Анна уже знала о столкновении, которое недавно произошло между двумя Генрихами. На какой-то остановке ей рассказал обо всем Людовикус.

— Когда кесарь отправился в Италию, чтобы короноваться в Медиолануме, французский король решил, что настало удобное время добиться возвращения того, что он считал своим достоянием, и потребовал, чтобы кесарь отдал ему дворец в Аахене, якобы некогда принадлежавший его предкам. А также Лотарингию. Объявили большой сбор вассалов. Со всех сторон в Реймс потянулись всадники, пешие воины, повозки, нагруженные оружием и припасами. Все уже было готово, чтобы начать войну. Но, по-видимому, графы не оказали должной поддержки французскому королю, и от справедливых требований пришлось отказаться до лучших дней.

Вспоминая этот рассказ, Анна еще больше сжимала рот, когда глядела на кесаря. Напрасно он искал улыбку на ее лице. Перед ним стояла гордая красавица, едва кивнувшая головой в ответ на его приветствие. Генрих Третий, достигший в те годы вершин власти, вскипел от негодования. Но сдержал себя. Ведь это отец послал опрометчивый ответ на предложение русского короля! Пристыдив себя за недостойную вспышку гнева, кесарь молча теребил черную бороду, невольно представляя себе в эти минуты свою пышную супругу, с которой ему было так скучно в ингельхеймском дворце, в холоде императорской опочивальни…

Кесарь, высокий и темноволосый, вошел в залу с надменно поднятой головой, с усталым взглядом полуприкрытых веками глаз.

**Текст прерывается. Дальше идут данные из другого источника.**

File: config.mk
export PLATFORM = sky130hd
export DESIGN_NAME = neg
export DESIGN_NICKNAME = d
export VERILOG_FILES = /design/src/rtl/neg.sv
export SDC_FILE = /design/constraint.sdc
export NUM_CORES = 1
export LEC_CHECK = 0
export ABC_AREA = 0
export CORE_MARGIN = 4
export CORE_UTILIZATION = 35
export DETAILED_ROUTE_END_ITERATION = 10
export PLACE_DENSITY = 0.95
export SLEW_MARGIN = 25
export SYNTH_ARGS = -nofsm -noshare
export SYNTH_HDL_FRONTEND = slang
export SYNTH_SLANG_ARGS = --single-unit
File: constraint.sdc
create_clock -name clk -period 10.8 [get_ports clk]
set_input_delay 2.16 -clock clk [delete_from_list [all_inputs] [get_ports clk]]
set_output_delay 2.16 -clock clk [all_outputs]
set_load 0.05 [all_outputs]
File: src/rtl/neg.sv
// Two's-complement negation (b = -a) built as ~a + 1 on a two-level carry-lookahead incrementer.
// Latency: b/zero/ovf are combinational (zero cycles); ovf_sticky updates on the clock edge after ovf.
// Backpressure: none; pure datapath with no handshake, a new operand may be presented every cycle.
//
// Ports:
//   clk        - clock, only the sticky overflow register uses it
//   reset      - synchronous active-high, clears ovf_sticky
//   a          - signed operand
//   b          - -a mod 2^WIDTH
//   zero       - b == 0 (only possible for a == 0)
//   ovf        - a is the most-negative value, whose negation wraps back to itself
//   ovf_sticky - latched ovf, held until reset
//
// WIDTH must be a multiple of 4 and at least 4; the lookahead is organised in 4-bit groups.
module neg #(
    parameter int WIDTH = 32
) (
    input  logic             clk,
    input  logic             reset,
    input  logic [WIDTH-1:0] a,
    output logic [WIDTH-1:0] b,
    output logic             zero,
    output logic             ovf,
    output logic             ovf_sticky
);

    localparam int NGRP = WIDTH / 4;
    localparam logic [WIDTH-1:0] MOST_NEG = {1'b1, {(WIDTH-1){1'b0}}};

    // Incrementing ~a: every bit propagates where ~a is 1, nothing generates,
    // and the carry into bit 0 is the +1.
    logic             cin;
    logic [WIDTH-1:0] p;
    logic [WIDTH-1:0] c;
    logic [NGRP-1:0]  gp;
    logic [NGRP-1:0]  gc;

    assign cin = 1'b1;
    assign p   = ~a;

    genvar gi, bi;
    generate
        for (gi = 0; gi < NGRP; gi++) begin : g_grp
            // Group propagate: all four bits pass the carry through.
            assign gp[gi] = &p[4*gi +: 4];

            // Second lookahead level: the carry into group gi is the input
            // carry ANDed with every lower group's propagate, computed flat
            // rather than rippled group to group.
            if (gi == 0) begin : g_first
                assign gc[gi] = cin;
            end else begin : g_rest
                assign gc[gi] = cin & (&gp[gi-1:0]);
            end

            // First lookahead level: carry into each bit of the group comes
            // straight from the group carry and the lower bits' propagates.
            for (bi = 0; bi < 4; bi++) begin : g_bit
                if (bi == 0) begin : g_b0
                    assign c[4*gi] = gc[gi];
                end else begin : g_bn
                    assign c[4*gi+bi] = gc[gi] & (&p[4*gi +: bi]);
                end
            end
        end
    endgenerate

    // With no generate terms the sum bit is propagate XOR carry-in. The carry
    // out of the MSB is never formed, so 0 negates to 0.
    assign b    = p ^ c;
    assign zero = ~|b;
    assign ovf  = (a == MOST_NEG);

    // Reset wins over a simultaneous ovf.
    always_ff @(posedge clk) begin
        if (reset) begin
            ovf_sticky <= 1'b0;
        end else if (ovf) begin
            ovf_sticky <= 1'b1;
        end
    end

endmodule

==> results.txt <==
FF+latch count, synth: 1
Growth of design area from synthesis to finish: 83.46%
Endpoint type of the worst setup path: output port
Total setup violations reported at the end of the flow: 0
Worst setup margin: 2235 ps
Fin crit share: 79.30%
Number of warnings reported in the yosys synthesis log: 0
Post_cts resized: 0
Hold crit path type: reg -> reg
Hold Violations, Final: 0
Number of distinct library cells after synthesis: 34
Maximum resistive drop on vdd: 0.00004466 V
Pin count of the biggest net entering global routing: 7
Total Power Consumption: 73.41 uW
Gpl congestion: 0.8711
Maximum fanout along the worst path: 6
Detailed Route WL: 2.989 mm
Floorplan Core Area: 2255 sq um
Sequential-to-total area share from yosys stat: 2.385%
Mean Syn Cell Area: 7.496 sq um
Unrepaired setup endpoints after global routing: false
Post-synthesis net count: 155
Via count: 1112
Antenna-violating nets left: 0
Layout cell share with drive strength beyond 1: 4.494%
Number of antenna violations at the first check in global routing: 0
Final number of max-transition violations: 0
Hold WS: 471.3 ps
Vertical die dimension: 56.98 um
Antenna diode count: 0
Highest clock rate: 116.8 MHz
Cell row count: 17
Cells along the critical path: clkdlybuf4s50_1, inv_1, ha_1, or3b_4, inv_2, and4_1, nand2_1, or3_1, inv_1, ha_1, or4_1, nor3_1, and4_1, o2111ai_2, a2111oi_4, clkdlybuf4s50_1
Most frequent standard cell in the layout excluding fill and tap cells: sky130_fd_sc_hd__clkdlybuf4s50_1
Instance count after placement with tap cells included: 206
Clk_lat worst skew: 0 ps
Final sum of negative setup slack: 0 ps
Number of inserted filler cells in the final layout: 192
Utilization of the core after routing: 68.31%
Number of global-route vias before repair: 1088
Count of pins on the block boundary: 69
Initial Utilization: 37.24%
Number of hold buffers added after cts: 0
Reg clk slew, reported paths: 0 ps
Final min period: 8565 ps
First-pass GRT wire length: 4.912 mm
Top cell type by total area after synthesis: sky130_fd_sc_hd__xnor2_1
Flip-flop count of the largest register, all copies and words added: 1
Cell area after synthesis: 839.6 sq um
Final global-route overflow total: 0
Leakage power: 0.5765 nW
Share of flip-flops with an asynchronous set or reset: 0%
Number of DRC violations after detailed-routing iteration 0: 29
CP Buf/Inv Count: 5
Max Clock Skew: 0 ps
Kind of critical path: in -> out
Pre-antenna DRT Iters: 4
Number of cells in the finished layout apart from fillers: 206
Largest delay share family, worst path: simple AND/OR/NAND/NOR gates
Buffers on Ports: 68
Stage delay of the slowest cell on the critical path: 850 ps
Library cell contributing the largest single delay on the critical path: sky130_fd_sc_hd__clkdlybuf4s50_1
Top flop regs: ovf_sticky x1
Setup WS pre-CTS: 2214 ps
Total power per unit cell area: 47.66 nW/um^2
Total Routing Usage GR: 17.86%
Predominant post-synthesis flop cell: sky130_fd_sc_hd__dfxtp_1
Avg WL per Cell: 14.51 um
Required time of the critical path: 8640 ps
Max_slew headroom: 45.74%
Outcome: finished, final reports clean
CP startpoint kind: input pin
Commonest non-fill, non-tap cells in the layout: sky130_fd_sc_hd__clkdlybuf4s50_1, sky130_fd_sc_hd__xnor2_1, sky130_fd_sc_hd__inv_1, sky130_fd_sc_hd__nor2_1, sky130_fd_sc_hd__ha_1
Routed vias/inst: 5.398
Worst-case register-to-register setup slack: 10190 ps
Endpoint arrival time on the critical path: 6400 ps
Half-perimeter wire length after placement: 2.609 mm
Die Outline Area: 3246 sq um
Proportion of netlist area held by the largest area contributor: 13.56%
Fin nets: 223
Slew at the pin closest to its max-slew limit: 806.4 ps
Number of design rule violations left after detail routing: 0
Register bank with the most flops: ovf_sticky
Number of instances in the synthesized netlist: 112
Max-capacitance violation count: 0
Summed area of non-filler cells in the final layout: 1540 sq um
Post-CTS setup repair buffer count: 0
Die Wd: 56.98 um
Number of enable-type register cells in the synthesized netlist: 0
DP Area: 1540 sq um
Largest cells by area after synthesis: sky130_fd_sc_hd__xnor2_1, sky130_fd_sc_hd__ha_1, sky130_fd_sc_hd__xor2_1, sky130_fd_sc_hd__a2111oi_4, sky130_fd_sc_hd__inv_1
[kinds of logic (layout without fill, tap and decap cells)]
| logic type | after synthesis | count (layout) | synth area share [%] |
|---|---|---|---|
| buffers and inverters | 14 | 80 | 7.153 |
| flip-flops | 1 | 1 | 2.385 |
| AND/OR/NAND/NOR | 53 | 53 | 37.41 |
| adder cells (fa/ha/maj) | 9 | 9 | 13.41 |
| AO/OA/AOI/OAI | 14 | 14 | 17.74 |
| XOR/XNOR | 21 | 21 | 21.91 |
[worst register-to-register path: stages (launching register included)]
cell and delay (ps):
sky130_fd_sc_hd__dfxtp_1 290, sky130_fd_sc_hd__a31oi_1 150, sky130_fd_sc_hd__nor2_1 50
[layout make-up]
type                    count  area [sq um]  area share (%)
multi-input cells          97         759.5           49.31
flip-flops and latches      1         20.02           1.300
inverters                  12         45.04           2.924
repair buffers             68         680.7           44.19
well taps                  28         35.03           2.275
[metal layers]
layer	part of all wire (%)	wire [um]	vias to the layer above	GRT usage, %
li1	-	-	544	-
met1	41	1219	510	22.40
met2	49	1470	56	31.32
met3	9.7	291	2	4.977
met4	0.27	8	0	1.987
met5	0	0	-	0
[worst paths after layout]
check	startpoint	to	depth (start not counted)
worst max-delay path	a[0]	zero	16
worst min register to register	ovf_sticky	ovf_sticky	2
worst max register to register	ovf_sticky	ovf_sticky	2
worst min-delay path	ovf_sticky	ovf_sticky	2
[power by group]
group	switching (mW)	internal (mW)	leakage, nW
Combinational	0.0416	0.0280	0.568
Clock	0	0	0
Sequential	0.00000000000141	0.00377	0.00805
Total	0.0416	0.0318	0.576
[cell usage after synthesis (4+ instances only)]
cell	n
sky130_fd_sc_hd__ha_1	9
sky130_fd_sc_hd__nor3_1	7
sky130_fd_sc_hd__xor2_1	8
sky130_fd_sc_hd__nor2_1	10
sky130_fd_sc_hd__and2_1	4
sky130_fd_sc_hd__xnor2_1	13
sky130_fd_sc_hd__nor4_1	5
sky130_fd_sc_hd__inv_1	11
sky130_fd_sc_hd__nand2_1	6
sky130_fd_sc_hd__and3_1	4
No activity file was read; power rests on OpenSTA's default activity.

Людовикус шептал епископу Готье:

— Один из образованнейших людей нашего времени. Читает философские книги. Наполовину монах, наполовину тиран. Вероятно, ему мало доставляет удовольствия общество этих краснорожих баронов.

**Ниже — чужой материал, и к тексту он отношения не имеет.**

$ cat src/rtl/uart_pkg.sv
// Shared UART definitions: receiver state encoding and the frame constants
// that the baud rate generator, receiver and transmitter must agree on.
package uart_pkg;

  typedef enum logic [2:0] {
    IDLE  = 3'd0,
    START = 3'd1,
    DATA  = 3'd2,
    STOP  = 3'd3,
    BREAK = 3'd4
  } uart_state_t;

  localparam int UART_OVERSAMPLE = 16;
  localparam int UART_DATA_BITS  = 8;

endpackage

$ cat src/rtl/uart_sync.sv
// Multi-flop synchroniser for an asynchronous level input. The chain resets
// to 1 so that an idle-high serial line never looks like a start bit while
// the chain is filling after reset.
module uart_sync #(
  parameter int SYNC_STAGES = 2
) (
  input  logic clock,
  input  logic reset,
  input  logic i_async,
  output logic o_sync
);

  logic [SYNC_STAGES-1:0] r_chain;

  // Shift the raw input through the chain; the oldest bit is the safe output.
  always_ff @(posedge clock or posedge reset) begin
    if (reset) begin
      r_chain <= '1;
    end else begin
      r_chain <= {r_chain[SYNC_STAGES-2:0], i_async};
    end
  end

  assign o_sync = r_chain[SYNC_STAGES-1];

endmodule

Готье с любопытством рассматривал императора. Но вскоре его внимание привлек к себе другой человек, вдруг появившийся из-за спины кесаря. Это был облаченный в пурпур красивый епископ, с полным, почти круглым лицом, но с орлиными глазами и породистым носом. Нарушая правила дворцового этикета, прелат стал рядом с императором, как равный ему.

— Кто он? — спросил шепотом Готье Людовикуса.

— Да это же и есть Адальберт, — прошептал переводчик.

— Архиепископ Адальберт!

— Он самый.

Красивый старец с отеческой улыбкой взирал на Анну. Потом сказал:

— Дщерь во Христе! Знай, что я не чужой тебе. Мать моя была в родстве с Феофано и великим Оттоном, а Феофано, прекрасная константинопольская царевна, приходилась родной сестрой твоей бабке.

Анна отлично знала, что бабкой ее была Рогнеда, от которой она, может быть, и унаследовала свои рыжие волосы, а не греческая царевна. От гречанки родилась Мария, ныне польская королева. Но по молодости лет Ярославне льстило, что люди считают ее отца потомком прославленных царей, и она тщеславно поднимала голову.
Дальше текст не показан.